SUPPLIED MATERIAL:
○ ○ ○ ○ ○ ○ ○

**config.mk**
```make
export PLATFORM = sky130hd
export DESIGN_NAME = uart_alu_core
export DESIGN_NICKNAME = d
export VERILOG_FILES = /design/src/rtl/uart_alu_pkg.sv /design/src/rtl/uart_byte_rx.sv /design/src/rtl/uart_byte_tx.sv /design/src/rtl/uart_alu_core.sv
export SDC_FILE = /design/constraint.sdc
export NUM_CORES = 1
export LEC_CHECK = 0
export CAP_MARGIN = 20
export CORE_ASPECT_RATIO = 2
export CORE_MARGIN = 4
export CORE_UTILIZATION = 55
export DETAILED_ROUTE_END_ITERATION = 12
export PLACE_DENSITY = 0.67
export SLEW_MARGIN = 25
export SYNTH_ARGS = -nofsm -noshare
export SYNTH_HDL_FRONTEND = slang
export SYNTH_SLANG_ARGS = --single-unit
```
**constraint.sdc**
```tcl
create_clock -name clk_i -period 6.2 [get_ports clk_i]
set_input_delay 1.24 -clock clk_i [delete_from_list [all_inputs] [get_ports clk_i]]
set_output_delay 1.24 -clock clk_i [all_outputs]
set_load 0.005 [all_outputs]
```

○ ○ ○ ○ ○ ○ ○

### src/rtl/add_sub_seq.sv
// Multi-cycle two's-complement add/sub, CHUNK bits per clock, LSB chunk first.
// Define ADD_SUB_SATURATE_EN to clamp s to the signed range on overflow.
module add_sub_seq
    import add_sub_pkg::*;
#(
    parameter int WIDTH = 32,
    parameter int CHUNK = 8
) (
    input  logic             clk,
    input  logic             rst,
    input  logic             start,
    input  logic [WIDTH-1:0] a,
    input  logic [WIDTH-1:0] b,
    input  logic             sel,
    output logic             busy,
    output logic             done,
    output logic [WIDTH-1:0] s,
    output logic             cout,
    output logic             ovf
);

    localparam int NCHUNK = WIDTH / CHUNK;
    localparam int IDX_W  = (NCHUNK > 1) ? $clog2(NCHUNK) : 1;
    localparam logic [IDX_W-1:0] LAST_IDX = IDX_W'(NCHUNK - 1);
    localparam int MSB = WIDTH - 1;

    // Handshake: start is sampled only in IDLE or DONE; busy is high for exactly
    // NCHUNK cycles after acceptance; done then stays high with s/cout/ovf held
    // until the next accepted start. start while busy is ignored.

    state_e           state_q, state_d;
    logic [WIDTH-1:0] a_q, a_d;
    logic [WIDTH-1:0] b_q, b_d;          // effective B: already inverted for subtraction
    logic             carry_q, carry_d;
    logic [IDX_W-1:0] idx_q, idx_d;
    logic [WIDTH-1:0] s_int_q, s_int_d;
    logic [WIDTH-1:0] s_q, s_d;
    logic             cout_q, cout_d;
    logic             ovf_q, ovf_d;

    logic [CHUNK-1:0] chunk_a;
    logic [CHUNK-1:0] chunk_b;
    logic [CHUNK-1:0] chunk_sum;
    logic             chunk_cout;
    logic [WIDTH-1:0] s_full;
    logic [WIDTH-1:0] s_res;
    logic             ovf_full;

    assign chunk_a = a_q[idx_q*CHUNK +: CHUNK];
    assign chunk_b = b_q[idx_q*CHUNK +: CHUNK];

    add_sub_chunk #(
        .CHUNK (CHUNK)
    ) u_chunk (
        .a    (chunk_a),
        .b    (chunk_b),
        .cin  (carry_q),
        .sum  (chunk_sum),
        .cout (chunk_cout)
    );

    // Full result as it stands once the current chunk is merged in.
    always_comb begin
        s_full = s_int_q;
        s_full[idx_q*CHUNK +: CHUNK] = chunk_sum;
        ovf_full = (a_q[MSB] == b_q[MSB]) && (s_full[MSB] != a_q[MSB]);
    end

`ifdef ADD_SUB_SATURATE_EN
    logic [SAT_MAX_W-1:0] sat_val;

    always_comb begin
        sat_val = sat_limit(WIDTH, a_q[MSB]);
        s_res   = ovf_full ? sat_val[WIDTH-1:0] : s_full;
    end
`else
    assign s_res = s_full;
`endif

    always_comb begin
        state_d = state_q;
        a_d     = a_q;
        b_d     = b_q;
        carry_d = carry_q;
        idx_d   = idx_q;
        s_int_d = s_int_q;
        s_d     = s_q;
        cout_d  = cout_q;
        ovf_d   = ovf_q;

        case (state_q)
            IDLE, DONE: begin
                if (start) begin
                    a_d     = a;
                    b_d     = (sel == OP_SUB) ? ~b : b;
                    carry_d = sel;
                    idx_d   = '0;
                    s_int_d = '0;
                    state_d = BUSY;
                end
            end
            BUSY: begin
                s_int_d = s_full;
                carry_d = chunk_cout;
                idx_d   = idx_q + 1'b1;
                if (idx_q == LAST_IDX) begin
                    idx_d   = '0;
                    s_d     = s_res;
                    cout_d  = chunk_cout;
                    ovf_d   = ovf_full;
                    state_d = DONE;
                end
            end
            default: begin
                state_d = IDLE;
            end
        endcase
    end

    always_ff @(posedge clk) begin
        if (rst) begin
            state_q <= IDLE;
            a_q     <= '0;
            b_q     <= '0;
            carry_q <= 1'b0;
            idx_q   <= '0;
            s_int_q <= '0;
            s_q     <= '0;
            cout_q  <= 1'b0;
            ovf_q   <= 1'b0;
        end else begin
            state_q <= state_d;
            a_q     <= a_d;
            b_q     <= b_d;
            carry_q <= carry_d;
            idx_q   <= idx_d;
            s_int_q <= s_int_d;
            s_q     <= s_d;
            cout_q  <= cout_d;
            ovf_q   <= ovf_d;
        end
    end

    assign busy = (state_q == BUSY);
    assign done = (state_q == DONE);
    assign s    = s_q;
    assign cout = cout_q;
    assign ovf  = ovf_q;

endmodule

○ ○ ○ ○ ○ ○ ○

Search the material for the word "IDLE" and report how many lines hold it. Add nothing else.

RESULT OF THIS TASK: 4